I had known for years how we’ve lagged behind our comparable Asean neighbors in export earnings and foreign direct investments, but didn’t realize how bad it has become until I examined the latest data.
Consider these numbers taken from the Asian Development Bank database: Our average annual merchandise exports over the last four years (2017-2020) were valued at $69 billion. Indonesia, with the next higher export level, averaged two and a half times ours, at $170 billion. The others earned from three to nearly six times ours: Malaysia got $234 billion, Thailand $242 billion, Vietnam $251 billion, and Singapore $387 billion.
We are not only lagging behind our Asean peers, but we have also progressively fallen further and further behind through the years. Meanwhile, Vietnam overtook everyone else in the group one by one over the past decade, except for Singapore, to which it is now second, but closing in.
The story is much the same for foreign direct investments (FDI). Cross-country data from Santandertrade.com show that in 2020, the Philippines had a total FDI stock of $103 billion, against Malaysia’s $174 billion, Vietnam’s $177 billion, Indonesia’s $240 billion, Thailand’s $272 billion, and Singapore’s $1.9 trillion.
In fact, Bangko Sentral ng Pilipinas data show that annual FDI inflows into the Philippines progressively moved downhill since 2017, when we peaked at $10.3 billion; last year, we only managed $6.5 billion. Meanwhile, the others saw increases within that period, and Vietnam actually saw FDI inflows jump last year, even in the face of the pandemic crisis.
Some observers have taken comfort in our having a much larger inflow from overseas workers’ remittances, on which our Asean neighbors are nowhere near us. But that’s no consolation when one considers that the $29 billion or so in remittances that we get every year is dwarfed by the $101 billion export gap between us and next higher-up Indonesia alone. Based on exports and FDI alone, the disheartening fact is that it’s no exaggeration when it is said that we are back to being the so-called “sick man of Asia”—and we haven’t even begun to talk about literal sickness, as in COVID-19. Sigh.

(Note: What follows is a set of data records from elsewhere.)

Source: an optimization exercise on an open RTL-to-GDS flow (aim: small area and a short achievable clock period). Production flows keep margins and buffers that such runs may drop. Only simulation tests tie the RTL to the original design; equivalence was not proved. No activity file was given, so power comes from the tool's default toggle rates.

File: flow/flow/run.sh
#!/bin/bash
# The standard layout (standard.sh) with two changes to how it is made:
# timing repair aims at a tighter setup-slack target, and the port buffers
# are plain buffers instead of delay cells. The clock period and all
# constraints are unchanged; every port still gets its buffer.
export SETUP_SLACK_MARGIN=11
export BUFFER_PORTS_ARGS="-buffer_cell sky130_fd_sc_hd__buf_1"
bash standard.sh > standard_run.log 2>&1
File: flow/constraint.sdc
create_clock -name core_clock -period 17.5 [get_ports {clk}]
set_input_delay 3.5000 -clock core_clock [delete_from_list [all_inputs] [get_ports {clk}]]
set_output_delay 3.5000 -clock core_clock [all_outputs]
set_load 0.01 [all_outputs]
File: flow/standard.sh
#!/bin/bash
# synth_recipe.tcl (not shown) runs the flow's synth.tcl, then flattens the netlist and writes it again
# the make line also repeats each setting of config.mk as NAME=value (left out here)
make -C /OpenROAD-flow-scripts/flow DESIGN_CONFIG=/design/flow/config.mk WORK_HOME=/design/flow/orfs CLKGATE_MAP_FILE= SYNTH_SCRIPT=/design/flow/synth_recipe.tcl "${@:-finish}"
This design comes from an exercise in tuning for small area on the open sky130 flow, not from production work. The RTL was checked by simulation tests, not by an equivalence proof against the original design. Power and IR drop assume default switching activity. The clock port is modelled as an ideal driver; clocking choices that lean on that would not hold on a real chip.

===== design/flow/flow/run.sh =====
#!/bin/bash
# Standard ORFS flow, with single-drive port buffers and a leaner clock tree.
bash standard.sh \
  "BUFFER_PORTS_ARGS=-buffer_cell sky130_fd_sc_hd__buf_1" \
  "CTS_ARGS=-sink_clustering_enable -repair_clock_nets -sink_clustering_size 30 -sink_clustering_max_diameter 150 -buf_list sky130_fd_sc_hd__clkbuf_16 -dont_use_dummy_load -root_buf sky130_fd_sc_hd__clkbuf_4 -tree_buf sky130_fd_sc_hd__clkbuf_4" \
  finish > standard_run.log 2>&1

===== design/flow/standard.sh =====
#!/bin/bash
# synth_recipe.tcl (not shown) runs the flow's synth.tcl, then flattens the netlist and writes it again
# the make line also repeats each setting of config.mk as NAME=value (left out here)
make -C /OpenROAD-flow-scripts/flow DESIGN_CONFIG=/design/flow/config.mk WORK_HOME=/design/flow/orfs CLKGATE_MAP_FILE= SYNTH_SCRIPT=/design/flow/synth_recipe.tcl "${@:-finish}"

===== design/flow/config.mk =====
export PLATFORM = sky130hd
export DESIGN_NAME = sinc_dec_channel
export DESIGN_NICKNAME = sinc_dec_channel
export VERILOG_FILES = /design/flow/design.v
export SDC_FILE = /design/flow/constraint.sdc
export NUM_CORES = 4
export LEC_CHECK = 0
export CAP_MARGIN = 20
export CORE_MARGIN = 2
export CORE_UTILIZATION = 60
export SLEW_MARGIN = 20

===== design/flow/constraint.sdc =====
create_clock -name core_clock -period 10.0 [get_ports {clk}]
set_input_delay 2.0000 -clock core_clock [delete_from_list [all_inputs] [get_ports {clk}]]
set_output_delay 2.0000 -clock core_clock [all_outputs]
set_load 0.01 [all_outputs]

===== design/flow/design.v =====
module sinc_dec_channel (
    input  wire        clk,
    input  wire        rst,         
    input  wire        restart,     
    input  wire        sinc4,       
    input  wire [10:0] osr,         
    input  wire [15:0] ofs,         
    input  wire [15:0] gain,        
    input  wire        md_valid,    
    input  wire        md_bit,      
    output reg         out_valid,
    output wire [15:0] out_value,
    output wire        out_ok,      
    output wire [3:0]  out_settle,
    output wire        out_clip,
    output wire [3:0]  out_seq
);
    function [6:0] add6(input [5:0] a, input [5:0] b, input c);
        integer i;
        reg cc;
        begin
            cc = c;
            for (i = 0; i < 6; i = i + 1) begin
                add6[i] = a[i] ^ b[i] ^ cc;
                cc = (a[i] & b[i]) | (cc & (a[i] ^ b[i]));
            end
            add6[6] = cc;
        end
    endfunction
    function [11:0] add11(input [10:0] a, input [10:0] b, input c);
        integer i;
        reg cc;
        begin
            cc = c;
            for (i = 0; i < 11; i = i + 1) begin
                add11[i] = a[i] ^ b[i] ^ cc;
                cc = (a[i] & b[i]) | (cc & (a[i] ^ b[i]));
            end
            add11[11] = cc;
        end
    endfunction
    function [19:0] add20(input [19:0] a, input [19:0] b, input c);
        integer i;
        reg cc;
        begin
            cc = c;
            for (i = 0; i < 20; i = i + 1) begin
                add20[i] = a[i] ^ b[i] ^ cc;
                cc = (a[i] & b[i]) | (cc & (a[i] ^ b[i]));
            end
        end
    endfunction
    function [22:0] inc23(input [22:0] a, input c1, input c0);
        integer i;
        reg cc;
        begin
            inc23[0] = a[0] ^ c0;
            cc = a[0] & c0;
            inc23[1] = a[1] ^ c1 ^ cc;
            cc = (a[1] & c1) | (cc & (a[1] ^ c1));
            for (i = 2; i < 23; i = i + 1) begin
                inc23[i] = a[i] ^ cc;
                cc = a[i] & cc;
            end
        end
    endfunction
    function [9:0] dec10(input [9:0] a);
        integer i;
        reg bb;
        begin
            bb = 1'b1;
            for (i = 0; i < 10; i = i + 1) begin
                dec10[i] = a[i] ^ bb;
                bb = ~a[i] & bb;
            end
        end
    endfunction
    function [6:0] inc7(input [6:0] a);
        integer i;
        reg cc;
        begin
            cc = 1'b1;
            for (i = 0; i < 7; i = i + 1) begin
                inc7[i] = a[i] ^ cc;
                cc = a[i] & cc;
            end
        end
    endfunction
    wire [9:0]  rm1_in = (osr[10] & (osr[9:0] != 10'd0)) ? 10'd1023 :
                         (osr[10:4] == 7'd0)              ? 10'd15 :
                         osr[9:0] - 10'd1;
    reg        active;
    reg        k4;
    reg [9:0]  rm1;          
    reg [2:0]  rc;           
    reg        clr;          
    reg [9:0]  phase;        
    reg        pend, pbit;   
    reg        busy, cbit, ccap;
    reg [2:0]  settle;
    reg [3:0]  seq;
    wire rc0  = (rc == 3'd0);
    wire rc6  = (rc == 3'd6);
    wire ph0  = (phase == 10'd0);
    wire pick = rc0 & pend;
    wire go   = pick | (busy & ~rc0);
    wire b    = rc0 ? pbit : cbit;
    wire cap  = rc0 ? ph0 : ccap;
    wire gcap = go & cap;
    always @(posedge clk) begin
        rc <= (restart | rc6) ? 3'd0 : rc + 3'd1;
        if (rst)
            active <= 1'b0;
        else if (restart)
            active <= 1'b1;
        if (restart) begin
            k4  <= sinc4;
            rm1 <= rm1_in;
        end
        clr <= restart | (clr & ~rc6);
        if (rst | restart) begin
            pend <= 1'b0;
            busy <= 1'b0;
        end else begin
            if (md_valid & active)
                pend <= 1'b1;
            else if (pick)
                pend <= 1'b0;
            if (pick)
                busy <= 1'b1;
            else if (rc6)
                busy <= 1'b0;
        end
        if (md_valid)
            pbit <= md_bit;
        if (pick) begin
            cbit <= pbit;
            ccap <= ph0;
        end
        if (restart)
            phase <= 10'd0;
        else if (pick)
            phase <= ph0 ? rm1 : dec10(phase);
    end
    reg [15:0] cofs, cgain;
    always @(posedge clk)
        if (md_valid & ph0) begin
            cofs  <= ofs;
            cgain <= gain;
        end
    reg [41:0] i1, i2, i3, i4, z2, z3, z4, s;
    reg [6:0]  cy;
    wire [5:0] xg = ~go ? 6'd0 : b ? {5'd0, rc0} : 6'h3F;
    wire [6:0] a1 = add6(i1[5:0], xg, ~rc0 & cy[0]);
    wire [5:0] g1 = go ? a1[5:0] : 6'd0;
    wire [6:0] a2 = add6(i2[5:0], g1, ~rc0 & cy[1]);
    wire [5:0] g2 = go ? a2[5:0] : 6'd0;
    wire [6:0] a3 = add6(i3[5:0], g2, ~rc0 & cy[2]);
    wire [5:0] g3 = go ? a3[5:0] : 6'd0;
    wire [6:0] a4 = add6(i4[5:0], g3, ~rc0 & cy[3]);
    wire [5:0] d  = k4 ? a4[5:0] : a3[5:0];
    wire [6:0] c2 = add6(d,       ~z2[5:0], rc0 | cy[4]);
    wire [6:0] c3 = add6(c2[5:0], ~z3[5:0], rc0 | cy[5]);
    wire [6:0] c4 = add6(c3[5:0], ~z4[5:0], rc0 | cy[6]);
    wire [5:0] rd = gcap ? (k4 ? c4[5:0] : c3[5:0]) : s[5:0];
    wire [5:0] sw;           
    wire [41:0] hnext;       
    wire        hmode;
    always @(posedge clk) begin
        cy <= {c4[6], c3[6], c2[6], a4[6], a3[6], a2[6], a1[6]};
        i1 <= {clr ? 6'd0 : a1[5:0], i1[41:6]};
        i2 <= {clr ? 6'd0 : a2[5:0], i2[41:6]};
        i3 <= {(clr | (gcap & ~k4)) ? 6'd0 : a3[5:0], i3[41:6]};
        i4 <= {(clr | (gcap & k4)) ? 6'd0 : a4[5:0], i4[41:6]};
        z2 <= {clr ? 6'd0 : gcap ? d       : z2[5:0], z2[41:6]};
        z3 <= {clr ? 6'd0 : gcap ? c2[5:0] : z3[5:0], z3[41:6]};
        z4 <= {clr ? 6'd0 : gcap ? c3[5:0] : z4[5:0], z4[41:6]};
        s  <= hmode ? hnext : {sw, s[41:6]};
    end
    reg  [6:0] pc;
    reg  [5:0] dbuf;         
    reg  [9:0] r1, r2, r3, r4;
    reg        qr1, qr2, qr3;
    wire start = go & ccap & rc6 & active;
    wire ld    = (pc == 7'd20) | (pc == 7'd26) | (pc == 7'd32) | (pc == 7'd38) |
                 (pc == 7'd44) | (pc == 7'd50);
    wire [9:0]  rm4 = k4 ? rm1 : 10'd0;
    wire [10:0] t1 = {r1, dbuf[5]};
    wire [11:0] e1 = add11(t1, ~{1'b0, rm1}, 1'b0);
    wire [10:0] t2 = {r2, qr1};
    wire [11:0] e2 = add11(t2, ~{1'b0, rm1}, 1'b0);
    wire [10:0] t3 = {r3, qr2};
    wire [11:0] e3 = add11(t3, ~{1'b0, rm1}, 1'b0);
    wire [10:0] t4 = {r4, qr3};
    wire [11:0] e4 = add11(t4, ~{1'b0, rm4}, 1'b0);
    wire        q1 = e1[11], q2 = e2[11], q3 = e3[11], q4 = e4[11];
    wire        zfill = start | ld;
    assign      sw    = zfill ? 6'd0 : rd;
    wire        sgn   = rd[5];
    wire [9:0]  rinit = sgn ? rm1 : 10'd0;
    wire [9:0]  rini4 = sgn ? rm4 : 10'd0;
    always @(posedge clk) begin
        dbuf <= zfill ? rd : {dbuf[4:0], 1'b0};
        r1  <= start ? rinit : q1 ? e1[9:0] : t1[9:0];
        r2  <= start ? rinit : q2 ? e2[9:0] : t2[9:0];
        r3  <= start ? rinit : q3 ? e3[9:0] : t3[9:0];
        r4  <= start ? rini4 : q4 ? e4[9:0] : t4[9:0];
        qr1 <= start ? sgn : q1;
        qr2 <= start ? sgn : q2;
        qr3 <= start ? sgn : q3;
    end
    reg        qd1, qd2;     
    reg        fa, fb;       
    reg        sflag;        
    reg        dneg, dcin;
    reg  [1:0] dmag;
    wire nz1 = (r1 != 10'd0), nz2 = (r2 != 10'd0), nz3 = (r3 != 10'd0);
    wire nz4 = (r4 != 10'd0);
    wire sticky = sflag | nz4;
    wire w24   = (pc == 7'd60);
    wire w23   = (pc == 7'd61);
    wire w22   = (pc == 7'd62);
    wire wo15  = (pc >= 7'd61) & (pc <= 7'd63);
    wire wofs  = (pc >= 7'd64) & (pc <= 7'd79);
    wire wlast = (pc == 7'd84);
    wire hdig  = (pc >= 7'd61) & (pc <= 7'd84);
    wire obit  = (wofs & cofs[~pc[3:0]]) | (wo15 & cofs[15]);
    wire ysat2 = fa & qd1;
    wire rnd   = wlast & qd1 & (sticky | qd2) & ~ysat2;
    wire ypart = hdig & (fb ? ~w23 : qd2);
    wire [1:0] dsum = {1'b0, ypart} + {1'b0, obit} + {1'b0, rnd};
    wire [1:0] e24  = {1'b0, qd2} + {1'b0, cofs[15]};
    always @(posedge clk) begin
        qd1 <= q4;
        qd2 <= qd1;
        if (w24) begin
            fa <= ~qd2 & ~qd1;
            fb <= ~qd2 & qd1;
        end else if (wlast) begin
            fb <= fb | ysat2;
        end else begin
            fa <= fa & qd1;
        end
        sflag <= (pc == 7'd80) ? 1'b0 :
                 sflag | ((pc == 7'd81) & nz1) | ((pc == 7'd82) & nz2) |
                 ((pc == 7'd83) & nz3);
        if (w24) begin
            dneg <= (e24 != 2'd0);
            dmag <= e24;
            dcin <= (e24 != 2'd0);
        end else begin
            dneg <= 1'b0;
            dmag <= dsum;
            dcin <= w22;
        end
    end
    reg        hx;
    wire [17:0] alo = s[17:0];
    wire [22:0] ahi = s[40:18];
    wire [1:0]  cp  = {hx, s[41]};
    assign hmode = (pc >= 7'd52);
    wire [16:0] gm  = dmag[1] ? {cgain, 1'b0} : dmag[0] ? {1'b0, cgain} : 17'd0;
    wire [16:0] add = dneg ? ~gm : gm;
    wire [19:0] lsum = add20({1'b0, alo, 1'b0}, {3'd0, add}, dcin);
    wire [22:0] thi = inc23(ahi, cp[1], cp[0]);
    assign hnext = {lsum[18], thi[21:0], 1'b0, lsum[17:0]};
    always @(posedge clk)
        hx <= lsum[19];
    always @(posedge clk) begin
        if (rst)
            pc <= 7'd0;
        else if (start)
            pc <= 7'd15;
        else if (pc == 7'd85)
            pc <= 7'd0;
        else if (pc != 7'd0)
            pc <= inc7(pc);
        out_valid <= ~rst & (pc == 7'd85);
        if (rst)
            seq <= 4'd0;
        else if (pc == 7'd85)
            seq <= seq + 4'd1;
        if (restart)
            settle <= sinc4 ? 3'd4 : 3'd3;
        else if (out_valid && settle != 3'd0)
            settle <= settle - 3'd1;
    end
    wire [17:0] qv   = thi[22:5];
    wire        tie  = ({thi[4:0], alo} == 23'd0);
    wire        vhi  = ~qv[17] & (qv[16] | qv[15]);
    wire        vlo  = qv[17] & ~(qv[16] & qv[15]);
    assign out_value  = vhi ? 16'h7FFF : vlo ? 16'h8000 : {qv[15:1], qv[0] & ~tie};
    assign out_clip   = fb | vhi | vlo;
    assign out_settle = {1'b0, settle};
    assign out_ok     = (settle == 3'd0);
    assign out_seq    = seq;
endmodule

As street folk would say, Anyare?! What happened? Surely there are several factors that have combined to bring our real economy to this sorry state over the years. Let’s take a stab at a couple of them. First, our pathetic export performance mirrors our laggard showing in attracting FDI. A big chunk, if not the bulk of our neighbors’ exports, come from international firms, after all. But if we cannot even attract a comparable amount of foreign investors to export from within our shores, then we will keep falling behind not only in exports, but in job creation, output growth, and overall incomes as well. We thus need to ask what keeps those investors—and not only foreign but moneyed Filipino investors, too—from putting their stakes in the Philippine economy.
It would take more than one article to expound on this alone, but few would disagree that one factor looms large, and that is the bad state of governance in our country. When dealing with government from the top leadership down to local governments is — to put it kindly — fraught with risk and uncertainty, a potential foreign investor would simply move on and look elsewhere in the neighborhood.
Our overall export performance also mirrors our pathetic performance in agriculture. I’ve already written before of how our agricultural export performance is an outlier among its Asean peers. Against our own annual agricultural exports of $6 billion, Thailand earns more than $50 billion, Malaysia about $40 billion, Indonesia $36 billion, and Vietnam $15 billion. And as is often lamented, we mentored most of them in the agriculture sciences in the 1960s to 1980s in UP Los Baños and our other state universities and colleges. I need not write again of why our inward-looking approach to agriculture and the policy environment it translated to kept Philippine agriculture stunted relative to our peers.